==> design/flow/run.sh <==
#!/bin/bash
# OpenROAD 26Q1-2900-gdf79404cd8, Yosys 0.63+post, stock flow scripts
make -C /OpenROAD-flow-scripts/flow DESIGN_CONFIG=/design/flow/config.mk WORK_HOME=/design/flow/orfs finish
==> design/flow/config.mk <==
export PLATFORM = sky130hd
export DESIGN_NAME = uart_top
export DESIGN_NICKNAME = uart_top
export VERILOG_FILES = /design/flow/design.v
export SDC_FILE = /design/flow/constraint.sdc
export NUM_CORES = 4
export LEC_CHECK = 1
export CORE_UTILIZATION = 30
==> design/flow/constraint.sdc <==
current_design uart_top

set clk_period 2.7
set clk_io_pct 0.2

create_clock -name clk0 -period $clk_period [get_ports {clock}]

set non_clock_inputs [all_inputs -no_clocks]
set_input_delay [expr $clk_period * $clk_io_pct] -clock clk0 $non_clock_inputs
set_output_delay [expr $clk_period * $clk_io_pct] -clock clk0 [all_outputs]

▸ **DIRECTIONS FOR THIS TASK**
Repeat the data verbatim, line after line, leaving nothing out.

▸ **EXERCISE RESULT**
==> design/flow/run.sh <==
#!/bin/bash
# OpenROAD 26Q1-2900-gdf79404cd8, Yosys 0.63+post, stock flow scripts
make -C /OpenROAD-flow-scripts/flow DESIGN_CONFIG=/design/flow/config.mk WORK_HOME=/design/flow/orfs finish
==> design/flow/config.mk <==
export PLATFORM = sky130hd
export DESIGN_NAME = uart_top
export DESIGN_NICKNAME = uart_top
export VERILOG_FILES = /design/flow/design.v
export SDC_FILE = /design/flow/constraint.sdc
export NUM_CORES = 4
export LEC_CHECK = 1
export CORE_UTILIZATION = 30
==> design/flow/constraint.sdc <==
current_design uart_top

set clk_period 2.7
set clk_io_pct 0.2

create_clock -name clk0 -period $clk_period [get_ports {clock}]

set non_clock_inputs [all_inputs -no_clocks]
set_input_delay [expr $clk_period * $clk_io_pct] -clock clk0 $non_clock_inputs
set_output_delay [expr $clk_period * $clk_io_pct] -clock clk0 [all_outputs]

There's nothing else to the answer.